Check each line of the data for "mapped", then give the number of lines that have it, without any other words.

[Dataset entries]
=== Begin Enclosure ===
<file path="src/rtl/dmi_responder_if.sv">
// DMI request/response bus between a DMI initiator (DTM or stimulus) and the
// debug-module responder.
interface dmi_responder_if;
    logic        dmi_rd;
    logic        dmi_wr;
    logic [6:0]  dmi_addr;
    logic [31:0] dmi_wdata;
    logic [31:0] dmi_rdata;
    logic        dmi_resp_valid;
    logic        dmi_resp_err;

    modport master (
        output dmi_rd, dmi_wr, dmi_addr, dmi_wdata,
        input  dmi_rdata, dmi_resp_valid, dmi_resp_err
    );

    modport slave (
        input  dmi_rd, dmi_wr, dmi_addr, dmi_wdata,
        output dmi_rdata, dmi_resp_valid, dmi_resp_err
    );
endinterface

</file>
<file path="src/rtl/dmi_responder.sv">
// Minimal RISC-V Debug Module register set behind a DMI target port, with an
// abstract "access register" command engine driving a req/ack GPR port.
module dmi_responder #(
    parameter int PROGBUF_N   = 2,
    parameter int ACK_TIMEOUT = 15
) (
    input  logic           clk,
    input  logic           rst_n,
    dmi_responder_if.slave dmi,
    input  logic           core_halted,
    output logic           haltreq,
    output logic           ndmreset,
    output logic           gpr_req,
    output logic           gpr_we,
    output logic [4:0]     gpr_addr,
    output logic [31:0]    gpr_wdata,
    input  logic [31:0]    gpr_rdata,
    input  logic           gpr_ack
);

    localparam logic [6:0] ADDR_DATA0      = 7'h04;
    localparam logic [6:0] ADDR_DATA1      = 7'h05;
    localparam logic [6:0] ADDR_DMCONTROL  = 7'h10;
    localparam logic [6:0] ADDR_DMSTATUS   = 7'h11;
    localparam logic [6:0] ADDR_ABSTRACTCS = 7'h16;
    localparam logic [6:0] ADDR_COMMAND    = 7'h17;

    localparam logic [2:0] ERR_BUSY        = 3'd1;
    localparam logic [2:0] ERR_UNSUPPORTED = 3'd2;
    localparam logic [2:0] ERR_EXCEPTION   = 3'd3;
    localparam logic [2:0] ERR_HALT        = 3'd4;

    localparam logic [4:0] PB_N = 5'(PROGBUF_N);
    localparam int CNT_W = (ACK_TIMEOUT > 1) ? $clog2(ACK_TIMEOUT) : 1;
    localparam logic [CNT_W-1:0] CNT_LAST = CNT_W'(ACK_TIMEOUT - 1);

    typedef enum logic [0:0] {
        ST_IDLE,
        ST_REQ
    } state_e;

    state_e           state_q, state_d;
    logic [CNT_W-1:0] cnt_q, cnt_d;
    logic [31:0]      data0_q, data0_d;
    logic [31:0]      data1_q, data1_d;
    logic [31:0]      progbuf_q [PROGBUF_N];
    logic [31:0]      progbuf_d [PROGBUF_N];
    logic             haltreq_q, haltreq_d;
    logic             ndmreset_q, ndmreset_d;
    logic             dmactive_q, dmactive_d;
    logic [2:0]       cmderr_q, cmderr_d;
    logic             gpr_we_q, gpr_we_d;
    logic [4:0]       gpr_addr_q, gpr_addr_d;
    logic [31:0]      gpr_wdata_q, gpr_wdata_d;
    logic [31:0]      rdata_q, rdata_d;
    logic             resp_valid_q, resp_valid_d;
    logic             resp_err_q, resp_err_d;

    logic        busy;
    logic        pb_hit;
    logic        mapped;
    logic [31:0] rd_mux;
    logic        cmd_start;
    logic        wr_guarded;
    logic [15:0] regno;

    assign busy   = (state_q == ST_REQ);
    assign pb_hit = (dmi.dmi_addr[6:4] == 3'b010) && ({1'b0, dmi.dmi_addr[3:0]} < PB_N);
    assign regno  = dmi.dmi_wdata[15:0];

    // Read view of every register as it stands this cycle.
    always_comb begin
        rd_mux = '0;
        mapped = 1'b1;
        case (dmi.dmi_addr)
            ADDR_DATA0:      rd_mux = data0_q;
            ADDR_DATA1:      rd_mux = data1_q;
            ADDR_DMCONTROL:  rd_mux = {haltreq_q, 29'b0, ndmreset_q, dmactive_q};
            ADDR_DMSTATUS:   rd_mux = {22'b0, core_halted, core_halted, 1'b1, 3'b0, 4'd2};
            ADDR_ABSTRACTCS: rd_mux = {3'b0, PB_N, 11'b0, busy, 1'b0, cmderr_q, 4'b0, 4'd2};
            ADDR_COMMAND:    rd_mux = '0;
            default: begin
                mapped = pb_hit;
                for (int i = 0; i < PROGBUF_N; i++) begin
                    if (pb_hit && dmi.dmi_addr[3:0] == 4'(i)) begin
                        rd_mux = progbuf_q[i];
                    end
                end
            end
        endcase
    end

    always_comb begin
        state_d     = state_q;
        cnt_d       = cnt_q;
        data0_d     = data0_q;
        data1_d     = data1_q;
        progbuf_d   = progbuf_q;
        haltreq_d   = haltreq_q;
        ndmreset_d  = ndmreset_q;
        dmactive_d  = dmactive_q;
        cmderr_d    = cmderr_q;
        gpr_we_d    = gpr_we_q;
        gpr_addr_d  = gpr_addr_q;
        gpr_wdata_d = gpr_wdata_q;
        cmd_start   = 1'b0;
        wr_guarded  = dmi.dmi_addr == ADDR_DATA0 || dmi.dmi_addr == ADDR_DATA1 ||
                      dmi.dmi_addr == ADDR_COMMAND || pb_hit;

        resp_valid_d = dmi.dmi_rd | dmi.dmi_wr;
        rdata_d      = dmi.dmi_rd ? rd_mux : 32'h0;
        resp_err_d   = (dmi.dmi_rd | dmi.dmi_wr) & ~mapped;

        if (dmi.dmi_wr) begin
            if (busy && wr_guarded) begin
                if (cmderr_q == 3'd0) begin
                    cmderr_d = ERR_BUSY;
                end
            end else begin
                case (dmi.dmi_addr)
                    ADDR_DATA0: data0_d = dmi.dmi_wdata;
                    ADDR_DATA1: data1_d = dmi.dmi_wdata;
                    ADDR_DMCONTROL: begin
                        haltreq_d  = dmi.dmi_wdata[31];
                        ndmreset_d = dmi.dmi_wdata[1];
                        dmactive_d = dmi.dmi_wdata[0];
                    end
                    ADDR_ABSTRACTCS: cmderr_d = cmderr_q & ~dmi.dmi_wdata[10:8];
                    ADDR_COMMAND: begin
                        if (cmderr_q == 3'd0) begin
                            if (dmi.dmi_wdata[31:24] != 8'd0) begin
                                cmderr_d = ERR_UNSUPPORTED;
                            end else if (dmi.dmi_wdata[17]) begin
                                if (regno < 16'h1000 || regno > 16'h101F) begin
                                    cmderr_d = ERR_UNSUPPORTED;
                                end else if (!core_halted) begin
                                    cmderr_d = ERR_HALT;
                                end else begin
                                    cmd_start = 1'b1;
                                end
                            end
                        end
                    end
                    default: begin
                        for (int i = 0; i < PROGBUF_N; i++) begin
                            if (pb_hit && dmi.dmi_addr[3:0] == 4'(i)) begin
                                progbuf_d[i] = dmi.dmi_wdata;
                            end
                        end
                    end
                endcase
            end
        end

        // A timeout lands after the W1C so a same-cycle new error wins over the clear.
        case (state_q)
            ST_IDLE: begin
                if (cmd_start) begin
                    state_d     = ST_REQ;
                    cnt_d       = '0;
                    gpr_we_d    = dmi.dmi_wdata[16];
                    gpr_addr_d  = regno[4:0];
                    gpr_wdata_d = data0_q;
                end
            end
            ST_REQ: begin
                if (gpr_ack) begin
                    state_d = ST_IDLE;
                    if (!gpr_we_q) begin
                        data0_d = gpr_rdata;
                    end
                end else if (cnt_q == CNT_LAST) begin
                    state_d  = ST_IDLE;
                    cmderr_d = ERR_EXCEPTION;
                end else begin
                    cnt_d = cnt_q + CNT_W'(1);
                end
            end
            default: state_d = ST_IDLE;
        endcase

        if (dmi.dmi_wr && dmi.dmi_addr == ADDR_DMCONTROL && !dmi.dmi_wdata[0]) begin
            data0_d    = '0;
            data1_d    = '0;
            cmderr_d   = '0;
            haltreq_d  = 1'b0;
            ndmreset_d = 1'b0;
            for (int i = 0; i < PROGBUF_N; i++) begin
                progbuf_d[i] = '0;
            end
        end
    end

    always_ff @(posedge clk or negedge rst_n) begin
        if (!rst_n) begin
            state_q      <= ST_IDLE;
            cnt_q        <= '0;
            data0_q      <= '0;
            data1_q      <= '0;
            haltreq_q    <= 1'b0;
            ndmreset_q   <= 1'b0;
            dmactive_q   <= 1'b0;
            cmderr_q     <= '0;
            gpr_we_q     <= 1'b0;
            gpr_addr_q   <= '0;
            gpr_wdata_q  <= '0;
            rdata_q      <= '0;
            resp_valid_q <= 1'b0;
            resp_err_q   <= 1'b0;
            for (int i = 0; i < PROGBUF_N; i++) begin
                progbuf_q[i] <= '0;
            end
        end else begin
            state_q      <= state_d;
            cnt_q        <= cnt_d;
            data0_q      <= data0_d;
            data1_q      <= data1_d;
            haltreq_q    <= haltreq_d;
            ndmreset_q   <= ndmreset_d;
            dmactive_q   <= dmactive_d;
            cmderr_q     <= cmderr_d;
            gpr_we_q     <= gpr_we_d;
            gpr_addr_q   <= gpr_addr_d;
            gpr_wdata_q  <= gpr_wdata_d;
            rdata_q      <= rdata_d;
            resp_valid_q <= resp_valid_d;
            resp_err_q   <= resp_err_d;
            for (int i = 0; i < PROGBUF_N; i++) begin
                progbuf_q[i] <= progbuf_d[i];
            end
        end
    end

    assign dmi.dmi_rdata      = rdata_q;
    assign dmi.dmi_resp_valid = resp_valid_q;
    assign dmi.dmi_resp_err   = resp_err_q;
    assign haltreq            = haltreq_q;
    assign ndmreset           = ndmreset_q;
    assign gpr_req            = (state_q == ST_REQ);
    assign gpr_we             = gpr_we_q;
    assign gpr_addr           = gpr_addr_q;
    assign gpr_wdata          = gpr_wdata_q;

endmodule

</file>
<file path="src/flat_wrapper.sv">
// flat-port wrapper written by rule: the top's interface ports become plain ports
module dmi_responder_flat 
#(
    parameter int PROGBUF_N   = 2,
    parameter int ACK_TIMEOUT = 15
)
  (clk, rst_n, core_halted, haltreq, ndmreset, gpr_req, gpr_we, gpr_addr, gpr_wdata, gpr_rdata, gpr_ack, dmi_dmi_rd, dmi_dmi_wr, dmi_dmi_addr, dmi_dmi_wdata, dmi_dmi_rdata, dmi_dmi_resp_valid, dmi_dmi_resp_err);
  dmi_responder_if dmi_i ();
  input  logic clk;
  input  logic rst_n;
  input  logic core_halted;
  output logic haltreq;
  output logic ndmreset;
  output logic gpr_req;
  output logic gpr_we;
  output logic [4:0] gpr_addr;
  output logic [31:0] gpr_wdata;
  input  logic [31:0] gpr_rdata;
  input  logic gpr_ack;
  input wire logic [$bits(dmi_i.dmi_rd)-1:0] dmi_dmi_rd;
  input wire logic [$bits(dmi_i.dmi_wr)-1:0] dmi_dmi_wr;
  input wire logic [$bits(dmi_i.dmi_addr)-1:0] dmi_dmi_addr;
  input wire logic [$bits(dmi_i.dmi_wdata)-1:0] dmi_dmi_wdata;
  output wire logic [$bits(dmi_i.dmi_rdata)-1:0] dmi_dmi_rdata;
  output wire logic [$bits(dmi_i.dmi_resp_valid)-1:0] dmi_dmi_resp_valid;
  output wire logic [$bits(dmi_i.dmi_resp_err)-1:0] dmi_dmi_resp_err;
  assign dmi_i.dmi_rd = dmi_dmi_rd;
  assign dmi_i.dmi_wr = dmi_dmi_wr;
  assign dmi_i.dmi_addr = dmi_dmi_addr;
  assign dmi_i.dmi_wdata = dmi_dmi_wdata;
  assign dmi_dmi_rdata = dmi_i.dmi_rdata;
  assign dmi_dmi_resp_valid = dmi_i.dmi_resp_valid;
  assign dmi_dmi_resp_err = dmi_i.dmi_resp_err;
  dmi_responder #(.PROGBUF_N(PROGBUF_N), .ACK_TIMEOUT(ACK_TIMEOUT)) u_core (.clk(clk), .rst_n(rst_n), .dmi(dmi_i), .core_halted(core_halted), .haltreq(haltreq), .ndmreset(ndmreset), .gpr_req(gpr_req), .gpr_we(gpr_we), .gpr_addr(gpr_addr), .gpr_wdata(gpr_wdata), .gpr_rdata(gpr_rdata), .gpr_ack(gpr_ack));
endmodule
</file>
=== End Enclosure ===
Exercise output: 4